### Task description:
Reproduce the entries below exactly, but only from the line containing "cell type,n" to the line containing "buffers | 4 | 3 |", inclusive.

Segment Start: Input data

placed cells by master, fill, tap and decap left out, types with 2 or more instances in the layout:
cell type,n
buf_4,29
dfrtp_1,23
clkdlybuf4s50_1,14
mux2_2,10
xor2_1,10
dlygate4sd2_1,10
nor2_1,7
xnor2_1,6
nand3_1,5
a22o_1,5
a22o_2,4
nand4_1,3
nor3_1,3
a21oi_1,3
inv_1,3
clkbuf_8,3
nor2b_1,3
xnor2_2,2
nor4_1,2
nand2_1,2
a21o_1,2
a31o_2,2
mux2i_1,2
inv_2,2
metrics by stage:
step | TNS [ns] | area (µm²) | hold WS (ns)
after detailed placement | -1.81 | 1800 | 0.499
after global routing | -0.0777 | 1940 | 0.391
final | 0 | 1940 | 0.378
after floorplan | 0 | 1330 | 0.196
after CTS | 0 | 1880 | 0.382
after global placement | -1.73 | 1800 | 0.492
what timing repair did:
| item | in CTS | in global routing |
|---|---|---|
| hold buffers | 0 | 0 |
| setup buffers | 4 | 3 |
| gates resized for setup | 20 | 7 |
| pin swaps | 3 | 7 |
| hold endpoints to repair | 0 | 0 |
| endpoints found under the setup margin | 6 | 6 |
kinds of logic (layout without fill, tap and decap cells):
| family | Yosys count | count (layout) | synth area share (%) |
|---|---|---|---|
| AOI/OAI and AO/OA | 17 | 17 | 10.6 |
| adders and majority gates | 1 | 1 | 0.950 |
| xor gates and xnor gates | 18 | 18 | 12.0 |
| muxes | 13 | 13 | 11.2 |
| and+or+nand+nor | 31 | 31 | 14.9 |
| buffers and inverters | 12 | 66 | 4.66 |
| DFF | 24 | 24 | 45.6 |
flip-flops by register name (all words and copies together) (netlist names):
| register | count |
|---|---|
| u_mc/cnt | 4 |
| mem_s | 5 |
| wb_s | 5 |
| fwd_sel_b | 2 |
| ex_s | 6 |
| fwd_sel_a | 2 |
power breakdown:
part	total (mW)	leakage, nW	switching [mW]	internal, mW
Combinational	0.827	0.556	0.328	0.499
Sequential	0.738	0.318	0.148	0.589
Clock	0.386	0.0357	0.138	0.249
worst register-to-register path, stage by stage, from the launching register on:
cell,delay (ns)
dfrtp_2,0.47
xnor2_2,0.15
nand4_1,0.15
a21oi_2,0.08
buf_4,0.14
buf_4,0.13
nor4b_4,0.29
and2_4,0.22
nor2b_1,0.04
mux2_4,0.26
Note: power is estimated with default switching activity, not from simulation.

Segment End: Input data
Segment Start: Input data

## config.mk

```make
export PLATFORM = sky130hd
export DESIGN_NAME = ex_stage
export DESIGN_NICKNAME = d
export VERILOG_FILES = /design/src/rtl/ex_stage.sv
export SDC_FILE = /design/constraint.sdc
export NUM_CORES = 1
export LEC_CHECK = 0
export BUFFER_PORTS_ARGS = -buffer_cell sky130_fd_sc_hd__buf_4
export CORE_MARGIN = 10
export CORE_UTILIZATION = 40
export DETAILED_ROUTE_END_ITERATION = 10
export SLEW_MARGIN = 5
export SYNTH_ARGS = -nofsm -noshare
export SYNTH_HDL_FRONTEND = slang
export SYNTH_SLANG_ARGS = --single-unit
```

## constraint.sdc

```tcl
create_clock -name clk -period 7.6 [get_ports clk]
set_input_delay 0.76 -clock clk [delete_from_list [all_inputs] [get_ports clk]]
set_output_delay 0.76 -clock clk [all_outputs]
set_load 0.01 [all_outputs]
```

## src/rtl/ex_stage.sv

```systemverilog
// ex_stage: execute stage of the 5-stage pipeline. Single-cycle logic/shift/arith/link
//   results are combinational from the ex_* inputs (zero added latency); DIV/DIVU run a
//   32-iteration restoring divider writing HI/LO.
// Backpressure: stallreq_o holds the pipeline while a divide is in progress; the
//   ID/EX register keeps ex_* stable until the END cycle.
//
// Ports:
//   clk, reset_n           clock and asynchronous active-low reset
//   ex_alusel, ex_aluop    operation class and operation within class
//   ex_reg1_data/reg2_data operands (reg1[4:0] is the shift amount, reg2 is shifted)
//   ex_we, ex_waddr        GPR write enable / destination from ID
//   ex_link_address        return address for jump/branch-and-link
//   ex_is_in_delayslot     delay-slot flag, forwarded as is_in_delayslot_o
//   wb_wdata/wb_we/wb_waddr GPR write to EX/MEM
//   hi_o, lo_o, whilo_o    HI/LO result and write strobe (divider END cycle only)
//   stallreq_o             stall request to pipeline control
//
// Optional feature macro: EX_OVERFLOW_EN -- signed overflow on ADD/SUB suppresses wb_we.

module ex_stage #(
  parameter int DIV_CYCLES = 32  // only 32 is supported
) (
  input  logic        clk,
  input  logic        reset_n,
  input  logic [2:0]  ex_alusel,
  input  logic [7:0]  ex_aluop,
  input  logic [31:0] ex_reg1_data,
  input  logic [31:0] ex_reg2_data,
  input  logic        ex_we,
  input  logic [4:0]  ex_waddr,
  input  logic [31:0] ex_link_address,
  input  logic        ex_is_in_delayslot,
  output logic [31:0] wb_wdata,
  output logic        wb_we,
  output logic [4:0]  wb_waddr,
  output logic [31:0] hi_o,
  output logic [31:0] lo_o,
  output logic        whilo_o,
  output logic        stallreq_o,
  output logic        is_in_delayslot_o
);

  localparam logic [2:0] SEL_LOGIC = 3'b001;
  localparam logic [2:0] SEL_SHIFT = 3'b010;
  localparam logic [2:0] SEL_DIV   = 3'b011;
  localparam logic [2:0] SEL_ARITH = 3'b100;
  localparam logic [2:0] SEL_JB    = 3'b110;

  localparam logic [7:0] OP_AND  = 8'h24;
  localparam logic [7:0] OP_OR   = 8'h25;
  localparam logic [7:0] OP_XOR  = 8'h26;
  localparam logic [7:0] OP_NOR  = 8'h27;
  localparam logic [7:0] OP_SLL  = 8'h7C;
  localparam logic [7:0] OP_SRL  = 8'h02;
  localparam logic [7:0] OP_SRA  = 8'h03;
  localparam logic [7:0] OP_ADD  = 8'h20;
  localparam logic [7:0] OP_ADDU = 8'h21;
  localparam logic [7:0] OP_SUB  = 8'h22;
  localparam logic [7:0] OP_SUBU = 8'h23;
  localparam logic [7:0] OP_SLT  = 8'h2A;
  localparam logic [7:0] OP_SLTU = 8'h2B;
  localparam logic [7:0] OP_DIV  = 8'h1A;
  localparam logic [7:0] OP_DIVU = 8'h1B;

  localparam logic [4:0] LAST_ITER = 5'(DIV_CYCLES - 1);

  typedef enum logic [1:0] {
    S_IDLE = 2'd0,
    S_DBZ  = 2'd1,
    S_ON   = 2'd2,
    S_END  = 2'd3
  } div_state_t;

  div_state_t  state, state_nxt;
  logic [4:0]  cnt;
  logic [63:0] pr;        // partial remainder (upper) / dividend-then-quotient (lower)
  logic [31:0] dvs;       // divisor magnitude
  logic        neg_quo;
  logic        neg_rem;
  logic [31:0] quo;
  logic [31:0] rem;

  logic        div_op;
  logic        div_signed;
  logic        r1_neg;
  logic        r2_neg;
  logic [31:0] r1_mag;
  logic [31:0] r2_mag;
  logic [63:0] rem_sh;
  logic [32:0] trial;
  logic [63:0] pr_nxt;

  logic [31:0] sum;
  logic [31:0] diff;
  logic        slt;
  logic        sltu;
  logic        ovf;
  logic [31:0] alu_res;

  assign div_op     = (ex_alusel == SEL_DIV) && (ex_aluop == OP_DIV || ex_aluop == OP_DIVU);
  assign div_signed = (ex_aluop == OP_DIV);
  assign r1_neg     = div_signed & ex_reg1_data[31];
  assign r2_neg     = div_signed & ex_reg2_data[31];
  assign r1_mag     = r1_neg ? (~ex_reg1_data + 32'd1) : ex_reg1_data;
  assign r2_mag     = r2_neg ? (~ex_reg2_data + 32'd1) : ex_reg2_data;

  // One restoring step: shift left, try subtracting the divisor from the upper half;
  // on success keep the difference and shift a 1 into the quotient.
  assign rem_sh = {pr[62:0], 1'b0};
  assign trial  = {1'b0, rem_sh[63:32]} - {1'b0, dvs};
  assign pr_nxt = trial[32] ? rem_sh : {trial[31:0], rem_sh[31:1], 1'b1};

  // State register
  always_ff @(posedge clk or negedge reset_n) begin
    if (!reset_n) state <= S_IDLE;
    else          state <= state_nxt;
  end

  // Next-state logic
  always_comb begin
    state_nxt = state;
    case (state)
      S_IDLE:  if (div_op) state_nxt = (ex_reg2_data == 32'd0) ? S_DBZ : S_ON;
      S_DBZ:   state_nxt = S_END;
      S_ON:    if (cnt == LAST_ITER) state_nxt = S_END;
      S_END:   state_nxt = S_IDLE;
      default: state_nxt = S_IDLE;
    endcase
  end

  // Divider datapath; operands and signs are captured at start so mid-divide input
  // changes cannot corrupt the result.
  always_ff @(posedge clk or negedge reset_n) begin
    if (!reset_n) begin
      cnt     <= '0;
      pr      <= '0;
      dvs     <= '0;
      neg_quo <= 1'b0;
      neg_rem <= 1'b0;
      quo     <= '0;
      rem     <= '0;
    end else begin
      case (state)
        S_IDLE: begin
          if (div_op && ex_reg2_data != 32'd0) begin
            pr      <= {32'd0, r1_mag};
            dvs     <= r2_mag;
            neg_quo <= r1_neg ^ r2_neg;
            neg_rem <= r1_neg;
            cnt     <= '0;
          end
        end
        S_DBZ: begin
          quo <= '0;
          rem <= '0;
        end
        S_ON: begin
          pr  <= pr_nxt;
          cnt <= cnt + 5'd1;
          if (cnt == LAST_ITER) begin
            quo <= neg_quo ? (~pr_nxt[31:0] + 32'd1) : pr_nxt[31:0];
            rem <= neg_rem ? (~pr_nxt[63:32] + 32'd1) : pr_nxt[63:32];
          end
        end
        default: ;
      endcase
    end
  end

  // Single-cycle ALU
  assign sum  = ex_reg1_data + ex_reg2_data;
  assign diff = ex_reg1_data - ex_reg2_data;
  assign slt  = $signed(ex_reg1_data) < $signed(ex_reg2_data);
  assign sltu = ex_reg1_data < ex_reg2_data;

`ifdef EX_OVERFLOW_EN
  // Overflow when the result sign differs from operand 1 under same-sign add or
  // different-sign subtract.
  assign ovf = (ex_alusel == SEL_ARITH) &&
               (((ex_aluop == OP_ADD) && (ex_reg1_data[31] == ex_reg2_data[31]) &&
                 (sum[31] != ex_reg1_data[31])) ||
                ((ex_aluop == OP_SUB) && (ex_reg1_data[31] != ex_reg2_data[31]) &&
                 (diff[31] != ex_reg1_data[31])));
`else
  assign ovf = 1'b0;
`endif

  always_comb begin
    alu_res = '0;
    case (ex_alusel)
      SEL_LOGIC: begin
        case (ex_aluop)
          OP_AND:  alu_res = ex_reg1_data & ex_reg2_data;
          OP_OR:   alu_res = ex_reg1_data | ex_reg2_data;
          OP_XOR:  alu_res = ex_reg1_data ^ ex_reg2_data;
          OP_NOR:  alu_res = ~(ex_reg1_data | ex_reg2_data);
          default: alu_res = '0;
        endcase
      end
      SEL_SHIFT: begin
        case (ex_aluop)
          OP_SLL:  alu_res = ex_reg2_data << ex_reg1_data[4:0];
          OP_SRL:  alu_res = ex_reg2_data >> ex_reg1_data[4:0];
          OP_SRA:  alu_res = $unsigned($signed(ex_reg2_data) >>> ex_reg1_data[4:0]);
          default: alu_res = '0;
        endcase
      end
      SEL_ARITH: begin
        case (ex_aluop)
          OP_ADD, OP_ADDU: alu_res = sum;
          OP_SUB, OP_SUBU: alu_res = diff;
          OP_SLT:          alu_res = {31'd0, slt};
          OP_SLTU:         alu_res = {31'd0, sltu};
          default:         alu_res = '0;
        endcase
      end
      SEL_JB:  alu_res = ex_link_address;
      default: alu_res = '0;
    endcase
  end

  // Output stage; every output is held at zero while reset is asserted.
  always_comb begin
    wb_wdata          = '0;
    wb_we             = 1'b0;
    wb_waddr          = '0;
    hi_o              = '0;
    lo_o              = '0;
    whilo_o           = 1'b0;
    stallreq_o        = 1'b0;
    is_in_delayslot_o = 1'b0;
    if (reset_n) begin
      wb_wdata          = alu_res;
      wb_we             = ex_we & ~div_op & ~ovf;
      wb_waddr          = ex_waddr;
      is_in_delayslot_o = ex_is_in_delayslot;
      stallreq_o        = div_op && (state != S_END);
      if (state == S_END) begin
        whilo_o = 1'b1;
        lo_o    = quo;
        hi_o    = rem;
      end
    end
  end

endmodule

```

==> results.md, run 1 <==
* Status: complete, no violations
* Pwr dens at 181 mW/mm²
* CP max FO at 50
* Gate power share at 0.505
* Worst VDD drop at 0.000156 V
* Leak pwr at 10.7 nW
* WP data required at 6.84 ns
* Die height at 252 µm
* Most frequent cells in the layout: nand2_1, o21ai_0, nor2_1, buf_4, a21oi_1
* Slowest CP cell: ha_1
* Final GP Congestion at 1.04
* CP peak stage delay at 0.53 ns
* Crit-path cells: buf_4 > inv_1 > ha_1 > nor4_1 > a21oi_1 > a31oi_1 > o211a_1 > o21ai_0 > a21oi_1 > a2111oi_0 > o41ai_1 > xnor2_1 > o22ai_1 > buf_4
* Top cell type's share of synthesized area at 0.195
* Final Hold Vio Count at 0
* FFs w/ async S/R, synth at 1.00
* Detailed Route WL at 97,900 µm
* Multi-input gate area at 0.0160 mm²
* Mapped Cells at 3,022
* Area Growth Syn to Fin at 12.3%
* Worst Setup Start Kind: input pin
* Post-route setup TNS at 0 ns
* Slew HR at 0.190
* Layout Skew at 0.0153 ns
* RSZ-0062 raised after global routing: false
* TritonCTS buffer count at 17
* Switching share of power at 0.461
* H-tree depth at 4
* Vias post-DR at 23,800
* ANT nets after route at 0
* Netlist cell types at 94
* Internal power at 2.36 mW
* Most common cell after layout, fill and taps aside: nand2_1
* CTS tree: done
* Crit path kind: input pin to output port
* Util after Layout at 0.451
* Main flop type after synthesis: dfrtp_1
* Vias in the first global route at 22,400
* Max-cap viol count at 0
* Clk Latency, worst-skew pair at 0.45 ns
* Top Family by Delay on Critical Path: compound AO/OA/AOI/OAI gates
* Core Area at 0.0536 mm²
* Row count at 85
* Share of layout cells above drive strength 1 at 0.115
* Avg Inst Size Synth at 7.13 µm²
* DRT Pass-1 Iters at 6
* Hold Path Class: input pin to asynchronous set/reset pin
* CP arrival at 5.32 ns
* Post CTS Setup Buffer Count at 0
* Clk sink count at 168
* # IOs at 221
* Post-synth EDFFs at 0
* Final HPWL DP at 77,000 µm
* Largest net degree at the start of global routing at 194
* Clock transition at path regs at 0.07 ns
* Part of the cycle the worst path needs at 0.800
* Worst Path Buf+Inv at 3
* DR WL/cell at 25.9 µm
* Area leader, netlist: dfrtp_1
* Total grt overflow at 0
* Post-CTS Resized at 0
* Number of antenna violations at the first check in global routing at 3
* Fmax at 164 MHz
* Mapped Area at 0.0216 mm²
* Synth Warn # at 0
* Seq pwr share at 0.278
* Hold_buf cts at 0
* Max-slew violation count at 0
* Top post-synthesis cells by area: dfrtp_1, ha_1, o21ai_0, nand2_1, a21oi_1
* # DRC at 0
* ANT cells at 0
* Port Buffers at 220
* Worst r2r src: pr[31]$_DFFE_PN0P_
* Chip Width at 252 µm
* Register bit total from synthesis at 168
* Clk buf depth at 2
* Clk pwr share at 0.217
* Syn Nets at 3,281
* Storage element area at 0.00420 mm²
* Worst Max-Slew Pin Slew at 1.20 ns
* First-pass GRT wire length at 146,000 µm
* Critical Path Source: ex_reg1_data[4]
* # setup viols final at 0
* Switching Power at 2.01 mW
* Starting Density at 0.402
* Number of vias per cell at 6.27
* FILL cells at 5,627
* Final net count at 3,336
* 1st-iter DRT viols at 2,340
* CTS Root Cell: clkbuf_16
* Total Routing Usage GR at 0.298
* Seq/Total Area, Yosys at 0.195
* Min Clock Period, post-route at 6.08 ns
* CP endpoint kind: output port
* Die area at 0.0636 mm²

Segment End: Input data
Segment Start: Input data

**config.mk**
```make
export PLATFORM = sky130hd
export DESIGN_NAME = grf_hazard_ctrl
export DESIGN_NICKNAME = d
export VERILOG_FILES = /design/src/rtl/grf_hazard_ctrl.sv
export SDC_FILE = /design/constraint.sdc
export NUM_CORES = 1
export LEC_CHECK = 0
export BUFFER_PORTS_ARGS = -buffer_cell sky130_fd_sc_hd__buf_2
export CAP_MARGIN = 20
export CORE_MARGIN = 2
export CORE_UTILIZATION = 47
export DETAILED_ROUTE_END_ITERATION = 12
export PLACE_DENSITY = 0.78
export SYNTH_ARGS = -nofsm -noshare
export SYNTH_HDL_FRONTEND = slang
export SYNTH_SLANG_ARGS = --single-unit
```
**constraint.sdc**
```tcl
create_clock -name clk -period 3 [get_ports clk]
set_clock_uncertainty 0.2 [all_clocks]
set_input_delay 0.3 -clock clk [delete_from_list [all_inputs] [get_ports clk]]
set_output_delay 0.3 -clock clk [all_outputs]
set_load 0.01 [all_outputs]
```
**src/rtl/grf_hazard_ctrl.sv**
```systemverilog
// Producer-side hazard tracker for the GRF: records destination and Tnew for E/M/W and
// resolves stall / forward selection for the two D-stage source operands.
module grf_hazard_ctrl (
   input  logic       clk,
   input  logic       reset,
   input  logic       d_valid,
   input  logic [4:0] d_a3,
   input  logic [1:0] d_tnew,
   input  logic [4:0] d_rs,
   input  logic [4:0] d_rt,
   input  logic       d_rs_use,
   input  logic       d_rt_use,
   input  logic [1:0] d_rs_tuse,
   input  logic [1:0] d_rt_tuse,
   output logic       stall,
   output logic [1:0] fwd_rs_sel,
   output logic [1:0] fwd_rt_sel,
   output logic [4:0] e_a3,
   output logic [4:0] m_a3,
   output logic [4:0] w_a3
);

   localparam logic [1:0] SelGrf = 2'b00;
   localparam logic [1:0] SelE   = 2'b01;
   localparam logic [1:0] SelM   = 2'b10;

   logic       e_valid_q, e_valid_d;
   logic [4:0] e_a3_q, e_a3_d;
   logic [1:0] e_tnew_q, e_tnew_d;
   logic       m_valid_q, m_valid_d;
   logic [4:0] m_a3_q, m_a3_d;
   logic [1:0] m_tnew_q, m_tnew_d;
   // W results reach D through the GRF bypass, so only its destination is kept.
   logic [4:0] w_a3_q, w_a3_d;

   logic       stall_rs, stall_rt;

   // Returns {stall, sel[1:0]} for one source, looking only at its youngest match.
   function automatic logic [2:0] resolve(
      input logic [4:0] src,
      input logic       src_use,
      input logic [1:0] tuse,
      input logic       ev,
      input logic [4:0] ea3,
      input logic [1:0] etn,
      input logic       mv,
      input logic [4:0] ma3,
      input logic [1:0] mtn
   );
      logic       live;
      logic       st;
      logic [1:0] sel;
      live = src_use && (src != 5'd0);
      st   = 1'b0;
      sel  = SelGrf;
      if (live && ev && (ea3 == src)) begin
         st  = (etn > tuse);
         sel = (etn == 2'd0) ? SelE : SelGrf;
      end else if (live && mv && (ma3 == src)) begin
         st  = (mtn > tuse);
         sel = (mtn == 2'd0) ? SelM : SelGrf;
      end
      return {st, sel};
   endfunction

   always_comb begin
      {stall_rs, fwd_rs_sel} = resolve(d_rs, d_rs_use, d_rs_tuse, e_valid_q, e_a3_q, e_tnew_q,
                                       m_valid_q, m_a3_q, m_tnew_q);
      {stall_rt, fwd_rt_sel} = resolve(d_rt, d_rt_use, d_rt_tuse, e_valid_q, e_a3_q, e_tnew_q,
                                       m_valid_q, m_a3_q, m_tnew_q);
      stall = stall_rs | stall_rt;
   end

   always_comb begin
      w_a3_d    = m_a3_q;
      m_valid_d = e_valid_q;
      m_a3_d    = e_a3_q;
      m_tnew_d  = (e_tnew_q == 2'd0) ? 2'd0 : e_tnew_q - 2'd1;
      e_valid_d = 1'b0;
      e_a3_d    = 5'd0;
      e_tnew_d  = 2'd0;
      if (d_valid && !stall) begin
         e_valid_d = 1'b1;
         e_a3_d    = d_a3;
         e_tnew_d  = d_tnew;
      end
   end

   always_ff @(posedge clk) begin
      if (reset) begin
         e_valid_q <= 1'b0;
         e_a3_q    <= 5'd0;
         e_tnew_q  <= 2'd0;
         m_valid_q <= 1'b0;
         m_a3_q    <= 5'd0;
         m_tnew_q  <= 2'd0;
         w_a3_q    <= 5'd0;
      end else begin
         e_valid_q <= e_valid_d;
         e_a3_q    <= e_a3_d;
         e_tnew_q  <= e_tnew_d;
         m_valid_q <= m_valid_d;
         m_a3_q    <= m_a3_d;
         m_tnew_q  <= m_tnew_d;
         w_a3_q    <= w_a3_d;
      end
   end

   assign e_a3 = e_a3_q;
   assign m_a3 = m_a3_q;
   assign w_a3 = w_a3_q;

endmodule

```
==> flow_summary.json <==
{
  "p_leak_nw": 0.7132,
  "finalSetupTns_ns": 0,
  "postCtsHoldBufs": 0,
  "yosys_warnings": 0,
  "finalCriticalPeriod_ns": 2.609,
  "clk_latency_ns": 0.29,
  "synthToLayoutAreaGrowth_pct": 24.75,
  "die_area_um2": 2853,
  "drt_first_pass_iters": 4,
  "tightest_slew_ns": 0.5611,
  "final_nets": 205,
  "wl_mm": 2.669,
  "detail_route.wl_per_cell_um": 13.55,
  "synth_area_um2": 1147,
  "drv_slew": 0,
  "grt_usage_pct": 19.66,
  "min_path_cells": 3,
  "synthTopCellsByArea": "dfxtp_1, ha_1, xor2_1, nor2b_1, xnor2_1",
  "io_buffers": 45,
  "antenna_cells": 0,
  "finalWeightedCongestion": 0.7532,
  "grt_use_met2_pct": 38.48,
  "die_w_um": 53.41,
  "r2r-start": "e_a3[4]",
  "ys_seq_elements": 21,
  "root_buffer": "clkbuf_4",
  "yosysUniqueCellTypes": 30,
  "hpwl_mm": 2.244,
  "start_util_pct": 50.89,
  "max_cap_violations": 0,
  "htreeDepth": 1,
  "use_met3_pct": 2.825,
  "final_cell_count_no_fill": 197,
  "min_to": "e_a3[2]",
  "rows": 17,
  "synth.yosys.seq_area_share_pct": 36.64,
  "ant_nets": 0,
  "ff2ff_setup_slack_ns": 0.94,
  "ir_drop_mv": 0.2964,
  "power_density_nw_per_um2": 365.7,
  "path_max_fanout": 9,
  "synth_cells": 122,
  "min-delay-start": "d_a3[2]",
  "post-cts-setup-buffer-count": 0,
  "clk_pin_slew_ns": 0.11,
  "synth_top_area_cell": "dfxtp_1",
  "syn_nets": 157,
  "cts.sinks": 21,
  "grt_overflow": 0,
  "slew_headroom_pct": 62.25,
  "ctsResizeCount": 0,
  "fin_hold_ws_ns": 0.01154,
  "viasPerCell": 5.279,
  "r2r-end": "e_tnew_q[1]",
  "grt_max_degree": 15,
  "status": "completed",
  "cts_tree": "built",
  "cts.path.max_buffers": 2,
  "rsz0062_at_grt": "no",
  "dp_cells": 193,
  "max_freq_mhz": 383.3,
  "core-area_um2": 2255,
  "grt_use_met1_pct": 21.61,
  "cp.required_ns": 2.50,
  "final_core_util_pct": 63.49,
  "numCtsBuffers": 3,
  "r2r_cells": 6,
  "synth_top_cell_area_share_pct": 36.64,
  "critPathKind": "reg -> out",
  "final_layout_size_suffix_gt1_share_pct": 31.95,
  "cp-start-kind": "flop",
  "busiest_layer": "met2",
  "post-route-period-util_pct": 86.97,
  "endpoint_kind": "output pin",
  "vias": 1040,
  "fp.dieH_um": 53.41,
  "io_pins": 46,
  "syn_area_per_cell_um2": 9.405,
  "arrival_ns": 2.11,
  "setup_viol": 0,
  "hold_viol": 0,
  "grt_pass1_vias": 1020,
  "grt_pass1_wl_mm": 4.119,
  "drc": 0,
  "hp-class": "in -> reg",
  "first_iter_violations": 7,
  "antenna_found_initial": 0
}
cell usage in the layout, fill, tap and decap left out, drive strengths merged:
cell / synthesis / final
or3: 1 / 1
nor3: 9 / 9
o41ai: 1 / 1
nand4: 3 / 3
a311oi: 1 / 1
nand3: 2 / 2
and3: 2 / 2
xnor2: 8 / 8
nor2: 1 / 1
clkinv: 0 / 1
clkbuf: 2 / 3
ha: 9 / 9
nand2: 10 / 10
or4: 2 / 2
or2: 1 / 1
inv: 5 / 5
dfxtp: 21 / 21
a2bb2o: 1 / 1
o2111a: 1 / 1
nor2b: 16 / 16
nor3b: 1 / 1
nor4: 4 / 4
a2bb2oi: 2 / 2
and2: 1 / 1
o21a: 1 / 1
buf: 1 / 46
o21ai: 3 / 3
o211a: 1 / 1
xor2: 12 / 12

Segment End: Input data

### Solved exercise:
cell type,n
buf_4,29
dfrtp_1,23
clkdlybuf4s50_1,14
mux2_2,10
xor2_1,10
dlygate4sd2_1,10
nor2_1,7
xnor2_1,6
nand3_1,5
a22o_1,5
a22o_2,4
nand4_1,3
nor3_1,3
a21oi_1,3
inv_1,3
clkbuf_8,3
nor2b_1,3
xnor2_2,2
nor4_1,2
nand2_1,2
a21o_1,2
a31o_2,2
mux2i_1,2
inv_2,2
metrics by stage:
step | TNS [ns] | area (µm²) | hold WS (ns)
after detailed placement | -1.81 | 1800 | 0.499
after global routing | -0.0777 | 1940 | 0.391
final | 0 | 1940 | 0.378
after floorplan | 0 | 1330 | 0.196
after CTS | 0 | 1880 | 0.382
after global placement | -1.73 | 1800 | 0.492
what timing repair did:
| item | in CTS | in global routing |
|---|---|---|
| hold buffers | 0 | 0 |
| setup buffers | 4 | 3 |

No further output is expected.